CSAPP-bomblab
DO NOT READ THIS ARTICLE. I wrote bullshit in English.
This lab I have finished once, so this article is just for fun.
Phase-1
0000000000400ee0 <phase_1>:
400ee0: 48 83 ec 08 sub $0x8,%rsp
400ee4: be 00 24 40 00 mov $0x402400,%esi
400ee9: e8 4a 04 00 00 callq 401338 <strings_not_equal>
400eee: 85 c0 test %eax,%eax
400ef0: 74 05 je 400ef7 <phase_1+0x17>
400ef2: e8 43 05 00 00 callq 40143a <explode_bomb>
400ef7: 48 83 c4 08 add $0x8,%rsp
400efb: c3 retq
Just scan the memory of address [0x402400] . GDB command is x /s 0x402400 .
(gdb) x /s 0x402400
0x402400: "Border relations with Canada have never been better."
We can see that the answer is Border relations with Canada have never been better. .
Phase-2
0000000000400efc <phase_2>:
400efc: 55 push %rbp
400efd: 53 push %rbx
400efe: 48 83 ec 28 sub $0x28,%rsp
400f02: 48 89 e6 mov %rsp,%rsi
400f05: e8 52 05 00 00 callq 40145c <read_six_numbers>
400f0a: 83 3c 24 01 cmpl $0x1,(%rsp)
400f0e: 74 20 je 400f30 <phase_2+0x34>
400f10: e8 25 05 00 00 callq 40143a <explode_bomb>
400f15: eb 19 jmp 400f30 <phase_2+0x34>
400f17: 8b 43 fc mov -0x4(%rbx),%eax
400f1a: 01 c0 add %eax,%eax
400f1c: 39 03 cmp %eax,(%rbx)
400f1e: 74 05 je 400f25 <phase_2+0x29>
400f20: e8 15 05 00 00 callq 40143a <explode_bomb>
400f25: 48 83 c3 04 add $0x4,%rbx
400f29: 48 39 eb cmp %rbp,%rbx
400f2c: 75 e9 jne 400f17 <phase_2+0x1b>
400f2e: eb 0c jmp 400f3c <phase_2+0x40>
400f30: 48 8d 5c 24 04 lea 0x4(%rsp),%rbx
400f35: 48 8d 6c 24 18 lea 0x18(%rsp),%rbp
400f3a: eb db jmp 400f17 <phase_2+0x1b>
400f3c: 48 83 c4 28 add $0x28,%rsp
400f40: 5b pop %rbx
400f41: 5d pop %rbp
400f42: c3 retq
From this code read_six_number , we can see that we should input six numbers.
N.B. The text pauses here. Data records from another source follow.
**config.mk**
```make
export PLATFORM = sky130hd
export DESIGN_NAME = mem_access_unit
export DESIGN_NICKNAME = d
export VERILOG_FILES = /design/src/rtl/mem_pkg.sv /design/src/rtl/mem_load_align.sv /design/src/rtl/mem_access_unit.sv
export SDC_FILE = /design/constraint.sdc
export NUM_CORES = 1
export LEC_CHECK = 0
export ABC_AREA = 0
export CORE_MARGIN = 3
export CORE_UTILIZATION = 55
export CTS_BUF_LIST = sky130_fd_sc_hd__clkbuf_4
export DETAILED_ROUTE_END_ITERATION = 6
export DONT_BUFFER_PORTS = 1
export GPL_ROUTABILITY_DRIVEN = 0
export HOLD_SLACK_MARGIN = 0.08
export PLACE_DENSITY = 0.76
export SLEW_MARGIN = 20
export SYNTH_ARGS = -nofsm -noshare
export SYNTH_HDL_FRONTEND = slang
export SYNTH_SLANG_ARGS = --single-unit
```
**constraint.sdc**
```tcl
create_clock -name clk -period 10.75 [get_ports clk]
set_clock_uncertainty 0.05 [all_clocks]
set_input_delay 1.075 -clock clk [delete_from_list [all_inputs] [get_ports clk]]
set_output_delay 1.075 -clock clk [all_outputs]
set_load 0.005 [all_outputs]
```
**src/rtl/mem_pkg.sv**
```systemverilog
// Shared definitions for the MEM-stage access unit: decoder size codes, FSM
// states and byte-lane helpers.
package mem_pkg;

    typedef logic [1:0] mem_size_t;

    localparam mem_size_t MEM_NONE = 2'b00;
    localparam mem_size_t MEM_BYTE = 2'b01;
    localparam mem_size_t MEM_HALF = 2'b10;
    localparam mem_size_t MEM_WORD = 2'b11;

    typedef enum logic [1:0] {
        IDLE = 2'b00,
        BUS  = 2'b01,
        DONE = 2'b10
    } state_t;

    // Lane mask for an access whose low address bits are already aligned.
    function automatic logic [3:0] byte_enables(input mem_size_t size, input logic [1:0] lo);
        logic [3:0] be;
        case (size)
            MEM_BYTE: be = 4'b0001 << lo;
            MEM_HALF: be = 4'b0011 << {lo[1], 1'b0};
            MEM_WORD: be = 4'b1111;
            default:  be = 4'b0000;
        endcase
        return be;
    endfunction

    function automatic logic [31:0] replicate_wdata(input mem_size_t size, input logic [31:0] data);
        logic [31:0] rep;
        case (size)
            MEM_BYTE: rep = {4{data[7:0]}};
            MEM_HALF: rep = {2{data[15:0]}};
            default:  rep = data;
        endcase
        return rep;
    endfunction

endpackage

```
**src/rtl/mem_load_align.sv**
```systemverilog
// Selects the addressed byte/half lane of a bus word and sign-extends it.
module mem_load_align
    import mem_pkg::*;
(
    input  logic [31:0] word,
    input  logic [1:0]  addr_lo,
    input  mem_size_t   size,
    output logic [31:0] value
);

    logic [7:0] lane [4];

    generate
        for (genvar gi = 0; gi < 4; gi++) begin : g_lane
            assign lane[gi] = word[8*gi +: 8];
        end
    endgenerate

    logic [7:0]  sel_byte;
    logic [15:0] sel_half;

    always_comb begin
        sel_byte = lane[addr_lo];
        sel_half = addr_lo[1] ? {lane[3], lane[2]} : {lane[1], lane[0]};
        case (size)
            MEM_BYTE: value = {{24{sel_byte[7]}}, sel_byte};
            MEM_HALF: value = {{16{sel_half[15]}}, sel_half};
            default:  value = word;
        endcase
    end

endmodule

```
**src/rtl/mem_access_unit.sv**
```systemverilog
// MEM-stage data-memory access unit: word bus with byte enables, stall and timeout.
// Optional MEM_ALIGN_CHECK_EN rejects misaligned half/word accesses instead of aligning them.
module mem_access_unit
    import mem_pkg::*;
#(
    parameter int TIMEOUT_CYCLES = 255
) (
    input  logic        clk,
    input  logic        rst,
    input  logic [1:0]  mem_read,
    input  logic [1:0]  mem_write,
    input  logic [31:0] addr,
    input  logic [31:0] wdata,
    output logic [31:0] rdata,
    output logic        done,
    output logic        err,
    output logic        stall,
    output logic        bus_req,
    output logic        bus_we,
    output logic [29:0] bus_addr,
    output logic [3:0]  bus_be,
    output logic [31:0] bus_wdata,
    input  logic [31:0] bus_rdata,
    input  logic        bus_ack
);

    localparam logic [7:0] LAST_COUNT = 8'(TIMEOUT_CYCLES - 1);

    state_t     state_reg;
    mem_size_t  size_reg;
    logic [1:0] addr_lo_reg;
    logic       write_reg;
    logic [7:0] count_reg;

    logic       request;
    logic       is_write;
    mem_size_t  req_size;
    logic [1:0] eff_lo;
    logic       misaligned;
    logic [31:0] load_value;

    always_comb begin
        request  = (mem_read != MEM_NONE) || (mem_write != MEM_NONE);
        is_write = (mem_write != MEM_NONE);
        req_size = is_write ? mem_write : mem_read;
        case (req_size)
            MEM_HALF: eff_lo = {addr[1], 1'b0};
            MEM_WORD: eff_lo = 2'b00;
            default:  eff_lo = addr[1:0];
        endcase
`ifdef MEM_ALIGN_CHECK_EN
        misaligned = ((req_size == MEM_HALF) && addr[0]) ||
                     ((req_size == MEM_WORD) && (addr[1:0] != 2'b00));
`else
        misaligned = 1'b0;
`endif
    end

    // Reset masks stall so the pipeline is released the moment reset hits.
    assign stall = ~rst & (((state_reg == IDLE) && request) || (state_reg == BUS));

    mem_load_align u_align (
        .word    (bus_rdata),
        .addr_lo (addr_lo_reg),
        .size    (size_reg),
        .value   (load_value)
    );

    always_ff @(posedge clk or posedge rst) begin
        if (rst) begin
            state_reg   <= IDLE;
            size_reg    <= MEM_NONE;
            addr_lo_reg <= 2'b00;
            write_reg   <= 1'b0;
            count_reg   <= 8'd0;
            rdata       <= 32'd0;
            done        <= 1'b0;
            err         <= 1'b0;
            bus_req     <= 1'b0;
            bus_we      <= 1'b0;
            bus_addr    <= 30'd0;
            bus_be      <= 4'd0;
            bus_wdata   <= 32'd0;
        end else begin
            case (state_reg)
                IDLE: begin
                    done <= 1'b0;
                    err  <= 1'b0;
                    if (request) begin
                        size_reg    <= req_size;
                        addr_lo_reg <= eff_lo;
                        write_reg   <= is_write;
                        count_reg   <= 8'd0;
                        if (misaligned) begin
                            state_reg <= DONE;
                            done      <= 1'b1;
                            err       <= 1'b1;
                            rdata     <= 32'd0;
                        end else begin
                            state_reg <= BUS;
                            bus_req   <= 1'b1;
                            bus_we    <= is_write;
                            bus_addr  <= addr[31:2];
                            bus_be    <= byte_enables(req_size, eff_lo);
                            bus_wdata <= replicate_wdata(req_size, wdata);
                        end
                    end
                end
                BUS: begin
                    // Ack wins over an expiry on the same edge.
                    if (bus_ack) begin
                        state_reg <= DONE;
                        bus_req   <= 1'b0;
                        done      <= 1'b1;
                        err       <= 1'b0;
                        rdata     <= write_reg ? 32'd0 : load_value;
                    end else if (count_reg == LAST_COUNT) begin
                        state_reg <= DONE;
                        bus_req   <= 1'b0;
                        done      <= 1'b1;
                        err       <= 1'b1;
                        rdata     <= 32'd0;
                    end else begin
                        count_reg <= count_reg + 8'd1;
                    end
                end
                DONE: begin
                    state_reg <= IDLE;
                    done      <= 1'b0;
                    err       <= 1'b0;
                end
                default: state_reg <= IDLE;
            endcase
        end
    end

endmodule

```
==> results of run 1 <==
layer usage:
metal	GRT usage, %	wire length, um	up-vias
li1	-	-	1887
met1	29.3	5220	1933
met2	42.0	6700	188
met3	10.7	1420	16
met4	7.12	167	0
met5	0	0	-
worst register-to-register path: cells and delay by family (launching register included):
family	cells	cell delay (ns)
AND/OR/NAND/NOR	1	0.12
multiplexers	1	0.39
flip-flops	1	0.86
AO/OA/AOI/OAI	2	0.73
cell usage in the layout (no fill, tap or decap), types with 2 or more instances in the layout:
cell type  count
nor2b_1       18
ha_1           8
a211oi_1       2
inv_1         19
and3_1         2
clkbuf_4      18
clkinv_4       4
bufinv_16      4
o211ai_1       3
dfrtp_1      116
a22o_1         8
nand4_1        2
a32oi_1        7
clkinv_2       4
o221ai_1       7
nand2_1      159
nand3_1        6
a21oi_1       28
mux2_4         2
nor2_1        41
o2bb2ai_1     17
mux2_2         7
a221oi_1       8
a32o_1         8
o21ai_0        8
nand2b_1      18
a21o_1         2
o31ai_1        6
clkinv_1       3
buf_4          3
layout make-up:
cell class	instances	share of cell area [%]
clock inverter	14	3.25
clock buffer	18	2.36
multi-input combinational	389	38.9
sequential	116	50.6
timing repair buffer	4	0.589
inverter	22	1.48
tap	129	2.81
how the worst max path moves through the flow:
| stage | slack (ns) | endpoint | startpoint | depth (start not counted) |
|---|---|---|---|---|
| after global placement | 7.43 | bus_wdata[23]$_DFFE_PP0P_ | mem_write[1] | 7 |
| final | 7.73 | bus_wdata[22]$_DFFE_PP0P_ | mem_write[1] | 7 |
| after detailed placement | 7.24 | bus_wdata[21]$_DFFE_PP0P_ | mem_write[1] | 7 |
| after CTS | 7.76 | stall | mem_write[1] | 2 |
| after floorplan | 6.55 | addr_lo_reg[0]$_DFFE_PP0P_ | rst | 1 |
| after global routing | 7.56 | bus_wdata[19]$_DFFE_PP0P_ | mem_write[1] | 7 |
power by group through the flow:
stage          combinational (mW)  sequential (mW)  clock [mW]
2_1_floorplan               0.499            0.771           0
3_3_place_gp                0.551            0.839           0
3_5_place_dp                0.580            0.843           0
4_1_cts                     0.580            0.837       0.362
5_1_grt                     0.662            0.860       0.387
6_report                    0.577            0.835       0.354
through the flow:
stage | util (%) | std cells | total power [mW]
after floorplan | - | 560 | 1.27
after global placement | 57.9 | 660 | 1.39
after detailed placement | 57.9 | 660 | 1.42
after CTS | 61.4 | 692 | 1.78
after global routing | 61.5 | 692 | 1.91
final | 61.5 | 692 | 1.77
cells by family after synthesis:
logic type / count (synthesis) / share of synthesized area, %
simple gates: 256 / 20.7
flops: 116 / 54.2
compound gates: 113 / 16.1
buf+inv: 55 / 4.49
mux: 10 / 2.22
fa+ha+maj: 8 / 1.87
xor+xnor: 2 / 0.327
Yosys cell counts, drive strengths merged, types with 3 or more instances:
cell type	count
mux2	9
a22o	8
o2bb2ai	17
dfrtp	116
nand3	6
a21oi	28
a32o	8
o211ai	3
a221oi	9
o221ai	7
o21ai	10
inv	20
nor2	41
clkbuf	18
o31ai	6
nor2b	18
nand2	159
a32oi	7
ha	8
buf	15
nand2b	18
==> run metrics, run 1 <==
crit-path cells=inv_1, a21oi_1, ha_1, clkinv_1, nor2_1, a221oi_1, nor2_1; HP Class=primary input to async pin; root buffer cell=clkbuf_4; Ant. Diodes=0; vias in the first global route=4230; worst skew pair latency=0.49 ns; final period utilization=28.1%; Die Span X=105 um; Starting DRT DRC Count=205; final hold vios=0; initial antenna violation count=0; biggest regs=bus_wdata: 32 flops, rdata: 32 flops, bus_addr: 30 flops; Core Region=9330 um^2; die area=10900 um^2; Net Count, Synth=671; Starting Density=57.4%; pre-CTS WS=7.24 ns; total CTS buffers=17; Crit. End Element=flip-flop; share of power burned in registers=47.3%; post-route setup slack=7.73 ns; sw power=0.709 mW; Worst R2R Start=addr_lo_reg[1]$_DFFE_PP0P_; unrepaired setup endpoints after global routing=no; Post-Syn Instances=560; via count=4024; leakage=2.69 nW; Fmax=332 MHz; H-tree levels=4; fin area=5740 um^2; fin nets=661; pin count of the biggest net entering global routing=86; Avg Synthesized Cell Area=9.56 um^2; PD cells=308 nW/um^2; fraction of layout cells with a size suffix above 1=9.59%; gr usage total=25.0%; flop2flop setup slack=8.49 ns; Switching Share=40.1%; Slew HR=40.8%; Slowest-stage cell, CP=nor2_1; max-cap violation count=0; Final ANT Viol Nets=0; Register Area=2900 um^2; status=completed; Pre-antenna DRT Iters=4; first-pass GRT wire length=22.0 mm; synth unique cells=50; DRC=0; Clk pwr share=20.0%; CTS max path bufs=2; PortBufs=0; clock sink count=116; Worst EP required=11.11 ns; placed inst area=5400 um^2; Crit path largest cell delay=0.58 ns; setup TNS=0 ns; DP Wirelength=9.44 mm; critical path class=primary input to flip-flop; Pins Over Slew Limit=0; total grt overflow=0; actual slew at the worst max-slew pin=0.888 ns; leading area contributor after synthesis=dfrtp_1; Async SR Flop Fraction=100%; combinational power share=32.7%; P&R area growth vs syn=7.18%; post-CTS resize count=0; Buf+Inv Stages, Crit Path=2; num rows=35; Detailed Route WL=13.5 mm; clock slew at reported path FFs=0.11 ns; Worst setup SP type=primary input; multi-input logic area=2230 um^2; number of flops mapped to enable cells by yosys=0; CTS tree=done; Area contributors post-synth=dfrtp_1 54%, nand2_1 11%, nor2_1 2.9%; worst-case reg-to-reg path depth=4; Critical Path AT=3.38 ns; CP Max Fanout=17; VDD IR max=0.000127 V; Layout fillers=796; Setup-failing EPs final=0; Seq/Total Area, Yosys=54.2%; post-route minimum period=3.02 ns; Syn Std Cell Area=5350 um^2; hold slack=0.403 ns; Ports=206; Synth Register Bits=116; reg2reg end=rdata[12]$_DFFE_PP0P_; postcts setup bufs=0; top-area cell type share of the netlist area=54.2%; Hold Buf Count CTS=0; routed length per instance=19.5 um; YS warnings=0; cell family with most CP delay=simple AND/OR/NAND/NOR gates; Top FF cell, synth=dfrtp_1; Vias/cell=5.82; Die H=105 um; Internal Power=1.06 mW; CP most frequent cell=nor2_1
Power figures use the tool's default switching activity.
==> run 2, diff against run 1 <==
==> constraint.sdc (replaced) <==
create_clock -name clk -period 2.89 [get_ports clk]
set_clock_uncertainty 0.05 [all_clocks]
set_input_delay 0.289 -clock clk [delete_from_list [all_inputs] [get_ports clk]]
set_output_delay 0.289 -clock clk [all_outputs]
set_load 0.005 [all_outputs]
==> run 2 against run 1 <==
Critical path depth fell by 3. Clock-buffer cell count fell by 1. Die area did not move. Core utilization rose by 14 points. Setup slack got worse by 7.5 ns. Global-route usage rose by 5.5 points.
==> run metrics, run 2 (synthesis results as in run 1) <==
CP most frequent cell=a21oi_1; Detailed Route WL=16.5 mm (+22%); first-pass GRT wire length=26.7 mm (+21%); VDD IR max=0.000539 V (+330%); unrepaired setup endpoints after global routing=no; die area=10900 um^2 (unchanged); critical path class=flip-flop to flip-flop; actual slew at the worst max-slew pin=0.788 ns (-0.100 ns); Worst EP required=3.22 ns (-7.89 ns); status=completed; Slew HR=47.5% (+6.7 points); root buffer cell=clkbuf_4; DRC=0 (unchanged); Pre-antenna DRT Iters=5 (+1); Setup-failing EPs final=0 (unchanged); fin nets=786 (+19%); CP Max Fanout=44 (+27); routed length per instance=20.2 um (+3.5%); Critical Path AT=2.97 ns (-0.41 ns); Die H=105 um (unchanged); final period utilization=91.2%; pin count of the biggest net entering global routing=117 (+36%); Final ANT Viol Nets=0 (unchanged); post-route setup slack=0.255 ns (-7.48 ns); Post-Layout Cell Count=817 (+18%); leakage=3.24 nW (+20%); via count=4872 (+21%); placed insts=666 (+0.91%); total power=7.14 mW (+300%); Worst setup SP type=flip-flop; fraction of layout cells with a size suffix above 1=9.16% (-0.43 points); Pins Over Slew Limit=0 (unchanged); DP Wirelength=9.49 mm (+0.50%); final hold vios=0 (unchanged); total CTS buffers=17 (unchanged); num rows=35 (unchanged); CTS tree=done; Fmax=380 MHz; Slowest-stage cell, CP=or3_2; most frequent cells in the layout=159 x nand2_1, 119 x dlygate4sd3_1, 116 x dfrtp_1; fin area=7000 um^2 (+22%); post-route minimum period=2.64 ns; Final Util=75.0% (+14 points); clock slew at reported path FFs=0.13 ns (+0.02 ns); total grt overflow=0 (unchanged); vias in the first global route=5190 (+23%); setup TNS=0 ns (unchanged); hold slack=0.146 ns (-0.257 ns); HP Class=primary input to flip-flop; Core Region=9330 um^2 (unchanged); P&R area growth vs syn=30.8%; initial antenna violation count=0 (unchanged); placed inst area=5470 um^2 (+1.3%); max-cap violation count=0 (unchanged); Ports=206 (unchanged); CTS max path bufs=2 (unchanged); Crit path largest cell delay=0.86 ns (+0.28 ns); Starting DRT DRC Count=461 (+120%); PD cells=1020 nW/um^2 (+230%); biggest regs=bus_wdata: 32 flops, rdata: 32 flops, bus_addr: 30 flops; Vias/cell=5.96 (+2.5%); worst skew pair latency=0.50 ns (about the same); clock sink count=116 (unchanged); Ant. Diodes=0 (unchanged); Buf+Inv Stages, Crit Path=1 (-1); commonest non-fill, non-tap cell in the layout=nand2_1; Crit. End Element=flip-flop; crit-path cells=or3_2, a21oi_1, a21oi_1, dlygate4sd3_1; H-tree levels=4 (unchanged); gr usage total=30.5% (+5.5 points); PortBufs=0 (unchanged); pre-CTS WS=0.441 ns (-6.80 ns); Starting Density=57.4% (unchanged); cell family with most CP delay=simple AND/OR/NAND/NOR gates; Die Span X=105 um (unchanged)
==> run 2: area by class of cell <==
| type | instances | area (um^2) |
|---|---|---|
| Sequential cell | 116 | 2900 |
| Inverter | 22 | 90.1 |
| Multi-Input combinational cell | 389 | 2230 |
| Clock buffer | 17 | 128 |
| Timing Repair Buffer | 129 | 1290 |
| Clock inverter | 15 | 193 |
| Tap cell | 129 | 161 |
| Fill cell | 623 | 2330 |
==> run 2: what timing repair did <==
| item | in CTS | in global routing |
|---|---|---|
| hold endpoints to repair | 224 | 0 |
| hold buffers | 119 | 0 |
| setup endpoints to repair | 0 | 5 |
| buffers inserted | 0 | 0 |
| gates resized for setup | 0 | 3 |
==> run 2: routing by layer <==
metal | global-route usage [%] | wire (um) | vias up
met3 | 10.8 | 1690 | 45
met1 | 35.4 | 6000 | 2373
met2 | 51.8 | 8340 | 317
li1 | - | - | 2137
met4 | 11.7 | 474 | 0
met5 | 0 | 0 | -
==> run 2: where the power goes <==
group	internal [mW]	switching [mW]
sequential	2.38	0.731
clock	0.625	0.699
combinational	1.16	1.54
==> run 2: worst register-to-register path: stages (launching register included) <==
cell           delay [ns]
dfrtp_1              0.53
or3_2                0.86
a21oi_1              0.39
a21oi_1              0.10
dlygate4sd3_1        0.59
==> run 2: final timing paths <==
kind	from	to	slack (ns)	cells past startpoint
min reg2reg	addr_lo_reg[0]$_DFFE_PP0P_	addr_lo_reg[0]$_DFFE_PP0P_	0.46	2
max reg2reg	state_reg[1]$_DFFE_PP0P_	bus_wdata[29]$_DFFE_PP0P_	0.25	4
min in group asynchronous	rst	rdata[18]$_DFFE_PP0P_	0.39	3
max	state_reg[1]$_DFFE_PP0P_	bus_wdata[29]$_DFFE_PP0P_	0.25	4
max in group asynchronous	rst	rdata[11]$_DFFE_PP0P_	1.95	3
min	addr[0]	bus_be[2]$_DFFE_PP0P_	0.15	3
==> run 3, diff against run 2 <==
--- a/config.mk
+++ b/config.mk
@@ -6,6 +6,7 @@
 export NUM_CORES = 1
 export LEC_CHECK = 0
 export ABC_AREA = 0
+export CORE_ASPECT_RATIO = 0.75
 export CORE_MARGIN = 3
 export CORE_UTILIZATION = 55
 export CTS_BUF_LIST = sky130_fd_sc_hd__clkbuf_4
==> run 3 against run 2 <==
Core utilization decreased by 0.54 points. Global-route usage decreased by 0.22 points. Clock power decreased by 7%. Power decreased by 2.1%. Sequential share of layout area increased by 0.56 points. Largest power group unchanged. Flip-flop and latch count unchanged. Register-to-register slack improved by 0.09 ns. Non-clock buffer count decreased by 4.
And the we can know that there is a loop, and the most important line of code is :
400f1a: 01 c0 add %eax,%eax
Now, we can guess that it should be a geometric series, whose ratio is 2. What is the first element of the number series? We can see:
400f0a: 83 3c 24 01 cmpl $0x1,(%rsp)
400f0e: 74 20 je 400f30 <phase_2+0x34>
400f10: e8 25 05 00 00 callq 40143a <explode_bomb>
OK, we can see that if (%rsp) is not equal to 0x1 , it will call function explode_bomb .
Thus, the answer is : 1 2 4 8 16 32 .
Phase-3
0000000000400f43 <phase_3>:
400f43: 48 83 ec 18 sub $0x18,%rsp
400f47: 48 8d 4c 24 0c lea 0xc(%rsp),%rcx
400f4c: 48 8d 54 24 08 lea 0x8(%rsp),%rdx
400f51: be cf 25 40 00 mov $0x4025cf,%esi
400f56: b8 00 00 00 00 mov $0x0,%eax
400f5b: e8 90 fc ff ff callq 400bf0 <__isoc99_sscanf@plt>
400f60: 83 f8 01 cmp $0x1,%eax
400f63: 7f 05 jg 400f6a <phase_3+0x27>
400f65: e8 d0 04 00 00 callq 40143a <explode_bomb>
400f6a: 83 7c 24 08 07 cmpl $0x7,0x8(%rsp)
400f6f: 77 3c ja 400fad <phase_3+0x6a>
400f71: 8b 44 24 08 mov 0x8(%rsp),%eax
400f75: ff 24 c5 70 24 40 00 jmpq *0x402470(,%rax,8)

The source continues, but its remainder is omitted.